Richard Yates’ novel, the 1961 National Book Award-winner, took a merciless scalpel to the frustrations of midcentury suburban life. The Wheelers are trapped in a milieu of stifling conformity, he commuting daily amid a crush of cattle in gray flannel to earn their bread, she tied tight in an apron at home, baking it.

But the couple’s festering discontents aren’t just an allegory of the time. Their fatal flaw is the unjustified belief that they are uniquely gifted creatures, superior to their surroundings — hubris is a defect in human nature with no expiration date. Frank flatters himself that he has artistic abilities untapped by his job writing catalogue copy for an office machine company. April wants to cast off her domesticity and move with Frank to bohemian Paris, where she will type for the diplomatic corps and he will work on ... well, something creative.

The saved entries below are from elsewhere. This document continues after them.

`src/rtl/mem_port_arbiter_pkg.sv`:
```
// Shared types and elaboration helpers for the IF/MEM memory port arbiter.
package mem_port_arbiter_pkg;

    typedef enum logic [1:0] {IDLE, ISSUE, WAIT, DONE} state_e;

    typedef enum logic {OWN_IF, OWN_D} owner_e;

    // Both the read latency and the starvation limit must be at least one.
    function automatic bit params_ok(input int lat, input int starve);
        return (lat >= 1) && (starve >= 1);
    endfunction

    // Width of a down-counter that must hold n-1; never narrower than one bit.
    function automatic int cnt_w(input int n);
        return (n > 1) ? $clog2(n) : 1;
    endfunction

endpackage

```
`src/rtl/mem_port_arbiter_if.sv`:
```
// Bundle of the fetch, data and memory-side signals around the arbiter.
// master: pipeline + memory side, slave: the arbiter itself.
interface mem_port_arbiter_if #(
    parameter int AW = 32,
    parameter int DW = 32
);
    logic          if_req;
    logic [AW-1:0] if_addr;
    logic          if_rvalid;
    logic [DW-1:0] if_rdata;
    logic          if_stall;

    logic          d_req;
    logic          d_we;
    logic [AW-1:0] d_addr;
    logic [DW-1:0] d_wdata;
    logic          d_done;
    logic [DW-1:0] d_rdata;
    logic          d_stall;

    logic          m_en;
    logic          m_we;
    logic [AW-1:0] m_addr;
    logic [DW-1:0] m_wdata;
    logic [DW-1:0] m_rdata;

    modport master (
        output if_req, if_addr, d_req, d_we, d_addr, d_wdata, m_rdata,
        input  if_rvalid, if_rdata, if_stall, d_done, d_rdata, d_stall,
               m_en, m_we, m_addr, m_wdata
    );

    modport slave (
        input  if_req, if_addr, d_req, d_we, d_addr, d_wdata, m_rdata,
        output if_rvalid, if_rdata, if_stall, d_done, d_rdata, d_stall,
               m_en, m_we, m_addr, m_wdata
    );
endinterface

```
`src/rtl/mem_port_arbiter_starve_ctr.sv`:
```
// Saturating count of data grants made while a fetch was waiting.
// Clear wins over increment; sat_o tells the arbiter to let fetch through.
module starve_ctr #(
    parameter int STARVE = 4
) (
    input  logic clk_i,
    input  logic rst_ni,
    input  logic inc_i,
    input  logic clr_i,
    output logic sat_o
);
    localparam int CW = $clog2(STARVE + 1);
    localparam logic [CW-1:0] SAT = CW'(STARVE);

    logic [CW-1:0] cnt_q, cnt_d;

    // Next count: clear, else count up until saturation
    always_comb begin
        cnt_d = cnt_q;
        if (clr_i) begin
            cnt_d = '0;
        end else if (inc_i && (cnt_q != SAT)) begin
            cnt_d = cnt_q + CW'(1);
        end
    end

    // Count register
    always_ff @(posedge clk_i or negedge rst_ni) begin
        if (!rst_ni) begin
            cnt_q <= '0;
        end else begin
            cnt_q <= cnt_d;
        end
    end

    assign sat_o = (cnt_q == SAT);
endmodule

```
`src/rtl/mem_port_arbiter.sv`:
```
// Serialises IF and MEM stage accesses onto one single-ported memory.
// Data has priority; a fetch is forced through after STARVE data grants.
// One access takes LAT+3 cycles: IDLE, ISSUE, LAT WAIT cycles, DONE.
module mem_port_arbiter
    import mem_port_arbiter_pkg::*;
#(
    parameter int AW     = 32,
    parameter int DW     = 32,
    parameter int LAT    = 2,
    parameter int STARVE = 4
) (
    input  logic                 clk_i,
    input  logic                 rst_ni,
    mem_port_arbiter_if.slave    bus
);
    localparam int CW = cnt_w(LAT);
    localparam logic [CW-1:0] CNT_LOAD = CW'(LAT - 1);

    if (!params_ok(LAT, STARVE)) begin : g_bad_params
        $error("mem_port_arbiter: LAT and STARVE must both be >= 1");
    end

    state_e        state_q, state_d;
    owner_e        owner_q, owner_d;
    logic          own_we_q, own_we_d;
    logic          abandon_q, abandon_d;
    logic [CW-1:0] cnt_q, cnt_d;

    logic          m_en_q, m_en_d;
    logic          m_we_q, m_we_d;
    logic [AW-1:0] m_addr_q, m_addr_d;
    logic [DW-1:0] m_wdata_q, m_wdata_d;
    logic          if_rvalid_q, if_rvalid_d;
    logic [DW-1:0] if_rdata_q, if_rdata_d;
    logic          d_done_q, d_done_d;
    logic [DW-1:0] d_rdata_q, d_rdata_d;

    logic if_qual, d_qual, grant_d, grant_if;
    logic starve_inc, starve_clr, starve_sat;
    logic fetch_dropped;

    // A request whose completion pulse is showing this cycle is already served.
    assign if_qual  = bus.if_req & ~if_rvalid_q;
    assign d_qual   = bus.d_req & ~d_done_q;
    assign grant_d  = (state_q == IDLE) & d_qual & ~(if_qual & starve_sat);
    assign grant_if = (state_q == IDLE) & if_qual & ~grant_d;

    assign starve_inc = grant_d & bus.if_req;
    assign starve_clr = grant_if | ~bus.if_req;

    // Branch flush: fetch owner withdrew its request mid-access.
    assign fetch_dropped = (owner_q == OWN_IF) & ~bus.if_req;

    starve_ctr #(.STARVE(STARVE)) u_starve (
        .clk_i (clk_i),
        .rst_ni(rst_ni),
        .inc_i (starve_inc),
        .clr_i (starve_clr),
        .sat_o (starve_sat)
    );

    // Next-state, grant capture and completion pulses
    always_comb begin
        state_d     = state_q;
        owner_d     = owner_q;
        own_we_d    = own_we_q;
        abandon_d   = abandon_q;
        cnt_d       = cnt_q;
        m_en_d      = 1'b0;
        m_we_d      = 1'b0;
        m_addr_d    = m_addr_q;
        m_wdata_d   = m_wdata_q;
        if_rvalid_d = 1'b0;
        if_rdata_d  = if_rdata_q;
        d_done_d    = 1'b0;
        d_rdata_d   = d_rdata_q;

        unique case (state_q)
            IDLE: begin
                if (grant_d || grant_if) begin
                    state_d   = ISSUE;
                    abandon_d = 1'b0;
                    m_en_d    = 1'b1;
                    if (grant_d) begin
                        owner_d   = OWN_D;
                        own_we_d  = bus.d_we;
                        m_we_d    = bus.d_we;
                        m_addr_d  = bus.d_addr;
                        m_wdata_d = bus.d_wdata;
                    end else begin
                        owner_d  = OWN_IF;
                        own_we_d = 1'b0;
                        m_addr_d = bus.if_addr;
                    end
                end
            end
            ISSUE: begin
                cnt_d   = CNT_LOAD;
                state_d = WAIT;
                if (fetch_dropped) abandon_d = 1'b1;
            end
            WAIT: begin
                if (fetch_dropped) abandon_d = 1'b1;
                if (cnt_q == '0) begin
                    state_d = DONE;
                    if (owner_q == OWN_D) begin
                        d_done_d = 1'b1;
                        if (!own_we_q) d_rdata_d = bus.m_rdata;
                    end else if (!abandon_q && bus.if_req) begin
                        if_rvalid_d = 1'b1;
                        if_rdata_d  = bus.m_rdata;
                    end
                end else begin
                    cnt_d = cnt_q - CW'(1);
                end
            end
            DONE: state_d = IDLE;
            default: state_d = IDLE;
        endcase
    end

    // FSM state, owner and latency counter
    always_ff @(posedge clk_i or negedge rst_ni) begin
        if (!rst_ni) begin
            state_q   <= IDLE;
            owner_q   <= OWN_IF;
            own_we_q  <= 1'b0;
            abandon_q <= 1'b0;
            cnt_q     <= '0;
        end else begin
            state_q   <= state_d;
            owner_q   <= owner_d;
            own_we_q  <= own_we_d;
            abandon_q <= abandon_d;
            cnt_q     <= cnt_d;
        end
    end

    // Registered memory strobe/bus and requester return data
    always_ff @(posedge clk_i or negedge rst_ni) begin
        if (!rst_ni) begin
            m_en_q      <= 1'b0;
            m_we_q      <= 1'b0;
            m_addr_q    <= '0;
            m_wdata_q   <= '0;
            if_rvalid_q <= 1'b0;
            if_rdata_q  <= '0;
            d_done_q    <= 1'b0;
            d_rdata_q   <= '0;
        end else begin
            m_en_q      <= m_en_d;
            m_we_q      <= m_we_d;
            m_addr_q    <= m_addr_d;
            m_wdata_q   <= m_wdata_d;
            if_rvalid_q <= if_rvalid_d;
            if_rdata_q  <= if_rdata_d;
            d_done_q    <= d_done_d;
            d_rdata_q   <= d_rdata_d;
        end
    end

    assign bus.m_en      = m_en_q;
    assign bus.m_we      = m_we_q;
    assign bus.m_addr    = m_addr_q;
    assign bus.m_wdata   = m_wdata_q;
    assign bus.if_rvalid = if_rvalid_q;
    assign bus.if_rdata  = if_rdata_q;
    assign bus.if_stall  = bus.if_req & ~if_rvalid_q;
    assign bus.d_done    = d_done_q;
    assign bus.d_rdata   = d_rdata_q;
    assign bus.d_stall   = bus.d_req & ~d_done_q;
endmodule
```
`src/flat_wrapper.sv`:
```
// flat-port wrapper written by rule: the top's interface ports become plain ports
module mem_port_arbiter_flat import mem_port_arbiter_pkg::*;
#(
    parameter int AW     = 32,
    parameter int DW     = 32,
    parameter int LAT    = 2,
    parameter int STARVE = 4
)
  (clk_i, rst_ni, bus_if_req, bus_if_addr, bus_d_req, bus_d_we, bus_d_addr, bus_d_wdata, bus_m_rdata, bus_if_rvalid, bus_if_rdata, bus_if_stall, bus_d_done, bus_d_rdata, bus_d_stall, bus_m_en, bus_m_we, bus_m_addr, bus_m_wdata);
  mem_port_arbiter_if #(.AW(AW), .DW(DW)) bus_i ();
  input  logic clk_i;
  input  logic rst_ni;
  input wire logic [$bits(bus_i.if_req)-1:0] bus_if_req;
  input wire logic [$bits(bus_i.if_addr)-1:0] bus_if_addr;
  input wire logic [$bits(bus_i.d_req)-1:0] bus_d_req;
  input wire logic [$bits(bus_i.d_we)-1:0] bus_d_we;
  input wire logic [$bits(bus_i.d_addr)-1:0] bus_d_addr;
  input wire logic [$bits(bus_i.d_wdata)-1:0] bus_d_wdata;
  input wire logic [$bits(bus_i.m_rdata)-1:0] bus_m_rdata;
  output wire logic [$bits(bus_i.if_rvalid)-1:0] bus_if_rvalid;
  output wire logic [$bits(bus_i.if_rdata)-1:0] bus_if_rdata;
  output wire logic [$bits(bus_i.if_stall)-1:0] bus_if_stall;
  output wire logic [$bits(bus_i.d_done)-1:0] bus_d_done;
  output wire logic [$bits(bus_i.d_rdata)-1:0] bus_d_rdata;
  output wire logic [$bits(bus_i.d_stall)-1:0] bus_d_stall;
  output wire logic [$bits(bus_i.m_en)-1:0] bus_m_en;
  output wire logic [$bits(bus_i.m_we)-1:0] bus_m_we;
  output wire logic [$bits(bus_i.m_addr)-1:0] bus_m_addr;
  output wire logic [$bits(bus_i.m_wdata)-1:0] bus_m_wdata;
  assign bus_i.if_req = bus_if_req;
  assign bus_i.if_addr = bus_if_addr;
  assign bus_i.d_req = bus_d_req;
  assign bus_i.d_we = bus_d_we;
  assign bus_i.d_addr = bus_d_addr;
  assign bus_i.d_wdata = bus_d_wdata;
  assign bus_i.m_rdata = bus_m_rdata;
  assign bus_if_rvalid = bus_i.if_rvalid;
  assign bus_if_rdata = bus_i.if_rdata;
  assign bus_if_stall = bus_i.if_stall;
  assign bus_d_done = bus_i.d_done;
  assign bus_d_rdata = bus_i.d_rdata;
  assign bus_d_stall = bus_i.d_stall;
  assign bus_m_en = bus_i.m_en;
  assign bus_m_we = bus_i.m_we;
  assign bus_m_addr = bus_i.m_addr;
  assign bus_m_wdata = bus_i.m_wdata;
  mem_port_arbiter #(.AW(AW), .DW(DW), .LAT(LAT), .STARVE(STARVE)) u_core (.clk_i(clk_i), .rst_ni(rst_ni), .bus(bus_i));
endmodule
```
$ cat src/rtl/gauss_pkg.sv
// Shared types and constants for the Gaussian smoothing stages.
// Kernel is separable: [1 2 1] applied vertically, then horizontally.
package gauss_pkg;

  typedef enum logic [2:0] {
    IDLE,
    ROW,
    FLUSH,
    ACK,
    FRAME_DONE
  } state_t;

  localparam int KW_OUTER = 1;
  localparam int KW_INNER = 2;
  localparam int ROUND    = 8;
  localparam int SHIFT    = 4;
  localparam int CS_W     = 10;
  localparam int SUM_W    = 12;

endpackage

$ cat src/rtl/gauss_col_sum.sv
// Vertical [1 2 1] pass over one 3-pixel column; shared by the larger kernels.
module gauss_col_sum
  import gauss_pkg::*;
(
  input  logic [7:0]      row0,
  input  logic [7:0]      row1,
  input  logic [7:0]      row2,
  output logic [CS_W-1:0] col_sum
);

  always_comb begin
    col_sum = CS_W'(KW_OUTER) * CS_W'(row0)
            + CS_W'(KW_INNER) * CS_W'(row1)
            + CS_W'(KW_OUTER) * CS_W'(row2);
  end

endmodule

$ cat src/rtl/gauss3x3_window.sv
// Sliding 3x3 Gaussian window fed column-by-column from the row buffer,
// with the row-level idle/done handshake back to that buffer.
module gauss3x3_window
  import gauss_pkg::*;
#(
  parameter int WIDTH  = 5,
  parameter int HEIGHT = 5
) (
  input  logic       clk,
  input  logic       rst,
  input  logic       ready_i,
  input  logic [7:0] row0_i,
  input  logic [7:0] row1_i,
  input  logic [7:0] row2_i,
  output logic       idle_o,
  output logic       row_done_o,
  output logic [7:0] pix_o,
  output logic       pix_valid_o,
  output logic [7:0] pix_col_o,
  output logic [7:0] pix_row_o,
  output logic       frame_done_o
);

  state_t           state;
  logic [7:0]       col_cnt;
  logic [7:0]       row_cnt;
  logic [CS_W-1:0]  c0, c1, c2;
  logic             shifted;
  logic             accept;
  logic [CS_W-1:0]  col_sum;
  logic [SUM_W-1:0] win_sum;

  gauss_col_sum u_col_sum (
    .row0    (row0_i),
    .row1    (row1_i),
    .row2    (row2_i),
    .col_sum (col_sum)
  );

  always_comb begin
    accept  = ready_i && ((state == IDLE) ||
                          ((state == ROW) && (col_cnt < 8'(WIDTH))));
    win_sum = SUM_W'(KW_OUTER) * SUM_W'(c0)
            + SUM_W'(KW_INNER) * SUM_W'(c1)
            + SUM_W'(KW_OUTER) * SUM_W'(c2);
  end

  // The pixel is produced the cycle after its last column shifts in, so
  // col_cnt and the window here already reflect that shift.
  always_ff @(posedge clk or posedge rst) begin
    if (rst) begin
      state        <= IDLE;
      col_cnt      <= '0;
      row_cnt      <= '0;
      c0           <= '0;
      c1           <= '0;
      c2           <= '0;
      shifted      <= 1'b0;
      idle_o       <= 1'b1;
      row_done_o   <= 1'b0;
      pix_o        <= '0;
      pix_valid_o  <= 1'b0;
      pix_col_o    <= '0;
      pix_row_o    <= '0;
      frame_done_o <= 1'b0;
    end else begin
      pix_valid_o <= 1'b0;
      shifted     <= accept;

      if (accept) begin
        c2      <= col_sum;
        c1      <= c2;
        c0      <= c1;
        col_cnt <= col_cnt + 8'd1;
      end

      if (shifted && (col_cnt >= 8'd3)) begin
        pix_o       <= 8'((win_sum + SUM_W'(ROUND)) >> SHIFT);
        pix_valid_o <= 1'b1;
        pix_col_o   <= col_cnt - 8'd2;
        pix_row_o   <= row_cnt + 8'd1;
      end

      case (state)
        IDLE: begin
          if (ready_i) state <= ROW;
        end
        ROW: begin
          if (accept && (col_cnt == 8'(WIDTH - 1))) state <= FLUSH;
        end
        FLUSH: begin
          if (shifted) begin
            state      <= ACK;
            row_done_o <= 1'b1;
          end
        end
        ACK: begin
          if (!ready_i) begin
            row_done_o <= 1'b0;
            row_cnt    <= row_cnt + 8'd1;
            if (row_cnt == 8'(HEIGHT - 3)) begin
              state        <= FRAME_DONE;
              idle_o       <= 1'b0;
              frame_done_o <= 1'b1;
            end else begin
              // Each row starts from an empty window.
              state   <= IDLE;
              col_cnt <= '0;
              c0      <= '0;
              c1      <= '0;
              c2      <= '0;
            end
          end
        end
        FRAME_DONE: begin
          state <= FRAME_DONE;
        end
        default: state <= IDLE;
      endcase
    end
  end

endmodule

$ cat config.mk
export PLATFORM = sky130hd
export DESIGN_NAME = gauss3x3_window
export DESIGN_NICKNAME = d
export VERILOG_FILES = /design/src/rtl/gauss_pkg.sv /design/src/rtl/gauss_col_sum.sv /design/src/rtl/gauss3x3_window.sv
export SDC_FILE = /design/constraint.sdc
export NUM_CORES = 1
export LEC_CHECK = 0
export CORE_ASPECT_RATIO = 1.4
export CORE_UTILIZATION = 45
export CTS_BUF_LIST = sky130_fd_sc_hd__clkbuf_8
export CTS_CLUSTER_SIZE = 25
export DETAILED_ROUTE_END_ITERATION = 7
export GPL_ROUTABILITY_DRIVEN = 0
export PLACE_DENSITY = 0.69
export SETUP_SLACK_MARGIN = 0.05
export SYNTH_ARGS = -nofsm -noshare
export SYNTH_HDL_FRONTEND = slang
export SYNTH_SLANG_ARGS = --single-unit
$ cat constraint.sdc
create_clock -name clk -period 2.7 [get_ports clk]
set_clock_uncertainty 0.05 [all_clocks]
set_input_delay 0.675 -clock clk [delete_from_list [all_inputs] [get_ports clk]]
set_output_delay 0.675 -clock clk [all_outputs]
set_load 0.005 [all_outputs]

By moving them to France, April will convince herself that she married an adventurous free spirit, not a timid phony. “We are the most beautiful and wonderful thing in the world,” she insists. But Frank is a hollow creature, and so is she. Frank sneers at the “hopeless emptiness” of suburban life while accepting its mausoleum tidiness. April is as superficial as the theater club makeup she daubs on for her disastrous stage debut.

Each begins sabotaging the getaway plan to expatriate life as soon as it is announced. Each betrays the marriage with a cheap affair. She keens in wounded neediness and erupts in spittle-flecked rage. He is alternately baffled and belligerent. A scene near the end where a glacially composed Winslet serves the nervous DiCaprio breakfast vividly conjures up the nitroglycerine tension of their relationship.

Watching these two stars tear into each other is like viewing a bullfight. It’s unspeakably cruel yet mesmerizing. And the ironic casting of “Titanic’s” immortal lovers as brutal antagonists on a marital battlefield is initially funny, then deeply upsetting.

The supporting cast members serve as red flags to warn the heedless young couple of the dangers awaiting them. Dylan Baker is wickedly sardonic as Frank’s alcoholic coworker, Kathy Bates (another “Titanic” alum) makes their gossipy real estate agent a humdrum horror, and Michael Shannon contributes a scene-stealing turn as Bates’ institutionalized son, a schizophrenic Greek chorus who sees the true hopelessness of the Wheelers’ lives.

There are passages of narrative ham-handedness that weaken the story (a portentous discussion of the safest way to terminate a pregnancy virtually gives you a road map to the story’s conclusion) but director Sam Mendes guides the actors to moments of tragic offhand brilliance in almost every scene. This is a movie you can’t help but admire, even as it tears the bark off you.